The group, based in Coral Springs, Florida, alleges elephants Beulah, Minnie and Karen are being detained illegally in poor conditions at the Goshen-based Commerford Zoo and wants them moved to a natural habitat sanctuary. It also argues the elephants have “personhood” rights that entitle them to the same liberty rights as humans.
The judges determined the group does not have legal standing to file legal actions on behalf of the elephants, who themselves would not have standing to sue because they’re not human.
Judge Christine Keller wrote that allowing the elephants to use habeas corpus laws “would require us to upend this state’s legal system to allow highly intelligent, if not all, nonhuman animals the right to bring suit in a court of law. At this juncture, we decline to make such sweeping pronouncements when there exists so little authority for doing so.”
Steven Wise, president of the Nonhuman Rights Project, said the group plans to appeal the ruling to the state Supreme Court.
“It is for Beulah, Karen and Minnie’s sake that we lament this court’s failure to confront the injustice of our elephant clients’ thinghood and lack of rights,” Wise said in a statement. “It is their rightlessness that keeps them imprisoned and exploited in the Commerford Zoo.”
The Commerford Zoo has not responded to messages seeking comment and did not file briefs in the case.
Zoo owner Tim Commerford has previously defended how the zoo cares for the elephants, denied claims of mistreatment and said the elephants were like family.
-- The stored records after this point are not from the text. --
This design comes from an exercise in tuning for small area, a short achievable clock period and few clock cycles per item on the open sky130 flow, not from production work.

## the previous run
// gz_core
module gz_core (
  input  wire        clk,
  input  wire        rst,
  input  wire [17:0] cfg_coef,
  input  wire [17:0] cfg_sin,
  input  wire [7:0]  cfg_nm1,
  input  wire        in_valid,
  output wire        in_ready,
  input  wire [15:0] in_data,
  output wire        out_valid,
  input  wire        out_ready,
  output wire [31:0] out_re,
  output wire [31:0] out_im,
  output wire [31:0] out_mag,
  output wire [15:0] out_ph
);
  wire        post_free;
  wire        re_v;
  wire        im_v;
  wire [31:0] res_re;
  wire [31:0] res_im;
  gz_recur u_recur (
    .clk(clk), .rst(rst),
    .cfg_coef(cfg_coef), .cfg_sin(cfg_sin), .cfg_nm1(cfg_nm1),
    .in_valid(in_valid), .in_ready(in_ready), .in_data(in_data),
    .post_free(post_free), .re_v(re_v), .im_v(im_v),
    .res_re(res_re), .res_im(res_im)
  );
  gz_post u_post (
    .clk(clk), .rst(rst),
    .re_v(re_v), .im_v(im_v), .res_re(res_re), .res_im(res_im),
    .post_free(post_free),
    .out_valid(out_valid), .out_ready(out_ready),
    .out_re(out_re), .out_im(out_im), .out_mag(out_mag), .out_ph(out_ph)
  );
endmodule
Size in the first run: ~5,700 cells after synthesis.
==> module gz_add, before the edit <==
module gz_add #(parameter W = 36) (
  input  wire [W-1:0] a,
  input  wire [W-1:0] b,
  input  wire         ci,
  output wire [W-1:0] s
);
  localparam L = $clog2(W);
  wire [W-1:0] p = a ^ b;
  wire [W-1:0] g0 = a & b;
  wire [W:0] gg [0:2*L];
  wire [W:0] pp [0:2*L];
  assign gg[0] = {g0, ci};
  assign pp[0] = {p, 1'b0};
  genvar lv, i;
  generate
    for (lv = 0; lv < L; lv = lv + 1) begin : up
      for (i = 0; i <= W; i = i + 1) begin : n
        if (((i + 1) % (2 << lv)) == 0) begin : c
          assign gg[lv+1][i] = gg[lv][i] | (pp[lv][i] & gg[lv][i - (1 << lv)]);
          assign pp[lv+1][i] = pp[lv][i] & pp[lv][i - (1 << lv)];
        end else begin : k
          assign gg[lv+1][i] = gg[lv][i];
          assign pp[lv+1][i] = pp[lv][i];
        end
      end
    end
    for (lv = L - 2; lv >= 0; lv = lv - 1) begin : dn
      for (i = 0; i <= W; i = i + 1) begin : n
        if (((i + 1) % (2 << lv)) == (1 << lv) && i >= (2 << lv)) begin : c
          assign gg[2*L-1-lv][i] = gg[2*L-2-lv][i] | (pp[2*L-2-lv][i] & gg[2*L-2-lv][i - (1 << lv)]);
          assign pp[2*L-1-lv][i] = pp[2*L-2-lv][i] & pp[2*L-2-lv][i - (1 << lv)];
        end else begin : k
          assign gg[2*L-1-lv][i] = gg[2*L-2-lv][i];
          assign pp[2*L-1-lv][i] = pp[2*L-2-lv][i];
        end
      end
    end
  endgenerate
  wire [W:0] cy = gg[2*L-1];
  assign s = p ^ cy[W-1:0];
endmodule
==> module gz_post, before the edit <==
module gz_post (
  input  wire        clk,
  input  wire        rst,
  input  wire        re_v,
  input  wire        im_v,
  input  wire [31:0] res_re,
  input  wire [31:0] res_im,
  output wire        post_free,
  output wire        out_valid,
  input  wire        out_ready,
  output wire [31:0] out_re,
  output wire [31:0] out_im,
  output wire [31:0] out_mag,
  output wire [15:0] out_ph
);
  localparam S_IDLE = 2'd0, S_SQ = 2'd1, S_RT = 2'd2, S_DONE = 2'd3;
  reg  [1:0]  st;
  reg  [4:0]  k;
  reg  [31:0] re;
  reg  [31:0] im;
  reg  [64:0] s;       
  reg  [33:0] x;       
  reg  [33:0] y;       
  reg  [15:0] z;
  assign post_free = (st == S_IDLE);
  wire [32:0] re_e = {re, 1'b0};
  wire [32:0] im_e = {im, 1'b0};
  wire [2:0]  dre  = re_e >> {k[3:0], 1'b0};
  wire [2:0]  dim  = im_e >> {k[3:0], 1'b0};
  function [34:0] bpp;
    input [2:0]  dg;
    input [31:0] v;
    reg one, two;
    reg [34:0] m;
    begin
      one = dg[1] ^ dg[0];
      two = (dg[2] & ~dg[1] & ~dg[0]) | (~dg[2] & dg[1] & dg[0]);
      m   = ({35{one}} & {{3{v[31]}}, v}) | ({35{two}} & {{2{v[31]}}, v, 1'b0});
      bpp = m ^ {35{dg[2]}};
    end
  endfunction
  wire [34:0] h    = (k == 5'd0) ? 35'd0 : {{2{s[64]}}, s[64:32]};
  wire [34:0] pa   = bpp(dre, re);
  wire [34:0] pb   = bpp(dim, im);
  wire [34:0] cs_s = h ^ pa ^ pb;
  wire [34:0] cs_c = (h & pa) | (h & pb) | (pa & pb);
  wire [34:0] ssum;
  gz_add #(35) u_sadd (.a(cs_s), .b({cs_c[33:0], dre[2]}), .ci(dim[2]), .s(ssum));
  wire        nm = im[31];
  wire [33:0] cx, cy;
  wire [15:0] cz;
  wire [15:0] z0 = (k == 5'd0) ? {nm, 15'd0} : z;
  gz_cordic u_cordic (
    .x(x), .y(y), .z(z0), .i(k[3:0]), .nm(nm),
    .xn(cx), .yn(cy), .zn(cz)
  );
  wire zero = (re == 32'd0) && (im == 32'd0);
  wire [32:0] rn;
  wire        rb;
  gz_isqrt u_sqrt (
    .rem(y[32:0]), .rbits(s[63:62]), .r(x[31:0]), .rem_n(rn), .bit_n(rb)
  );
  always @(posedge clk) begin
    if (rst) begin
      st <= S_IDLE;
    end else begin
      case (st)
        S_IDLE: if (im_v) begin st <= S_SQ; k <= 5'd0; end
        S_SQ:   begin
          k <= k + 5'd1;
          if (k == 5'd15) begin st <= S_RT; k <= 5'd0; end
        end
        S_RT:   begin k <= k + 5'd1; if (k == 5'd31) st <= S_DONE; end
        S_DONE: if (out_ready) st <= S_IDLE;
      endcase
    end
  end
  always @(posedge clk) begin
    if (re_v) re <= res_re;
    if (im_v) im <= res_im;
    if (st == S_SQ) s <= {ssum, s[31:2]};
    else            s <= {s[62:0], 2'b00};
    if (re_v)                            y <= {{2{res_re[31]}}, res_re};
    else if (st == S_SQ && k != 5'd15)   y <= cy;
    else if (st == S_SQ)                 y <= 34'd0;
    else if (!im_v)                      y <= {1'b0, rn};
    if (im_v)                            x <= {{2{res_im[31]}}, res_im};
    else if (st == S_SQ && k != 5'd15)   x <= cx;
    else if (st == S_SQ)                 x <= 34'd0;
    else if (st == S_RT)                 x <= {x[32:0], rb};
    if (st == S_SQ) begin
      if (k != 5'd15)  z <= cz;
      else if (zero)   z <= 16'd0;
    end
  end
  assign out_valid = (st == S_DONE);
  assign out_re    = re;
  assign out_im    = im;
  assign out_mag   = x[31:0];
  assign out_ph    = z;
endmodule
export LEC_CHECK = 0
export ABC_AREA = 1
export CAP_MARGIN = 20
export CORE_MARGIN = 2
export CORE_UTILIZATION = 40
export PLACE_DENSITY = 0.6
export SLEW_MARGIN = 20
create_clock -name core_clock -period 14.0 [get_ports {clk}]
standard.sh (not shown) runs the stock make flow with config.mk's settings and CLKGATE_MAP_FILE= SYNTH_SCRIPT=/design/flow/synth_recipe.tcl, a recipe that flattens the netlist after the stock synthesis.
==> flow/flow/run.sh <==
#!/bin/bash
# The standard layout, with the timing repair asked to reach a setup
# slack of SETUP_SLACK_MARGIN ns at the design's clock (the clock, constraints
# and every other setting stay the standard flow's own).
set -euo pipefail
bash standard.sh SETUP_SLACK_MARGIN=7 finish > flow_make.log 2>&1
### the previous run -> the current run
--- a/flow/design.v
+++ b/flow/design.v
@@ -14,13 +14,13 @@
 module gz_add #(parameter W = 36) (
   input  wire [W-1:0] a,
   input  wire [W-1:0] b,
   input  wire         ci,
   output wire [W-1:0] s
 );
-  localparam L = $clog2(W);
+  localparam L = (W > 32) ? 6 : (W > 16) ? 5 : (W > 8) ? 4 : 3;    
   wire [W-1:0] p = a ^ b;
   wire [W-1:0] g0 = a & b;
   wire [W:0] gg [0:2*L];
   wire [W:0] pp [0:2*L];
   assign gg[0] = {g0, ci};
   assign pp[0] = {p, 1'b0};
@@ -977,14 +977,16 @@
   wire [34:0] ssum;
   gz_add #(35) u_sadd (.a(cs_s), .b({cs_c[33:0], dre[2]}), .ci(dim[2]), .s(ssum));
   wire        nm = im[31];
   wire [33:0] cx, cy;
   wire [15:0] cz;
   wire [15:0] z0 = (k == 5'd0) ? {nm, 15'd0} : z;
+  wire [33:0] xi = (k == 5'd0) ? {{2{im[31]}}, im} : x;
+  wire [33:0] yi = (k == 5'd0) ? {{2{re[31]}}, re} : y;
   gz_cordic u_cordic (
-    .x(x), .y(y), .z(z0), .i(k[3:0]), .nm(nm),
+    .x(xi), .y(yi), .z(z0), .i(k[3:0]), .nm(nm),
     .xn(cx), .yn(cy), .zn(cz)
   );
   wire zero = (re == 32'd0) && (im == 32'd0);
   wire [32:0] rn;
   wire        rb;
   gz_isqrt u_sqrt (
@@ -1007,18 +1009,16 @@
   end
   always @(posedge clk) begin
     if (re_v) re <= res_re;
     if (im_v) im <= res_im;
     if (st == S_SQ) s <= {ssum, s[31:2]};
     else            s <= {s[62:0], 2'b00};
-    if (re_v)                            y <= {{2{res_re[31]}}, res_re};
-    else if (st == S_SQ && k != 5'd15)   y <= cy;
+    if (st == S_SQ && k != 5'd15)        y <= cy;
     else if (st == S_SQ)                 y <= 34'd0;
-    else if (!im_v)                      y <= {1'b0, rn};
-    if (im_v)                            x <= {{2{res_im[31]}}, res_im};
-    else if (st == S_SQ && k != 5'd15)   x <= cx;
+    else                                 y <= {1'b0, rn};
+    if (st == S_SQ && k != 5'd15)        x <= cx;
     else if (st == S_SQ)                 x <= 34'd0;
     else if (st == S_RT)                 x <= {x[32:0], rb};
     if (st == S_SQ) begin
       if (k != 5'd15)  z <= cz;
       else if (zero)   z <= 16'd0;
     end
[summary]
- Between the current run and the previous run, the signed area change from the synthesized netlist to the final layout is higher for the previous run.
- Comparing the current run and the previous run, the lower multi-input gate share of total cell area was measured on the previous run.
- The worst slew slack as a fraction of its limit reported for the current run is greater than that of the previous run by 9.5 points.
- Synthesized area divided by synthesized cell count of the current run exceeds that of the previous run slightly.
- From the previous run to the current run the numbers moved as follows: design area now sits lower; post-route met1 wirelength fell by about 3.3%.
- The current run against the previous run: top fanout value on the critical path now smaller, post-CTS setup-driven buffer insertion count rose 2, area fraction in compound gates after synthesis went up 1.2 points.
Function was not checked in any run of this note: the RTL went through the layout flow alone.

==> static timing again, ports no longer ideal <==
No port has a modelled driver above. Below, the same layouts with a new extraction and two added sets of constraints.
Step 1 sets driving cells, clkbuf_16 on the clock port and buf_2 on the other inputs (assumed; they add their load-dependent delay and slew).
Step 2 moves the port delays by t, midway between the first and last clock arrival at a register: inputs arrive t later, outputs are due t later. That takes back most of the time a late clock gives input paths.
Three values: no drivers, after step 1, after step 2; two values: the first two.
| run | t, ns | setup slack, ns | worst setup path after step 2 | clock arrival spread, ns |
|---|---|---|---|---|
| the previous run | 0.721 | 7.142 / 7.142 / 7.142 | register to register | 0.034 / 0.034 |
| the current run | 0.700 | 7.043 / 7.043 / 7.043 | register to register | 0.037 / 0.037 |
After both steps every run listed still meets setup and hold.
The Nonhuman Rights Project has argued in the suit that elephants “are autonomous beings who live extraordinarily complex emotional, social, and intellectual lives and who possess those complex abilities sufficient for common law personhood and the common law right to bodily liberty.”
When Superior Court Judge James Bentivegna dismissed the lawsuit in December 2017, he called the group’s petition “wholly frivolous on its face in legal terms.”
Also in 2017, a New York appeals court ruled two chimpanzees that were caged in a trailer lot and at a primate sanctuary don’t have the legal rights of people, in a case also involving the Nonhuman Rights Project.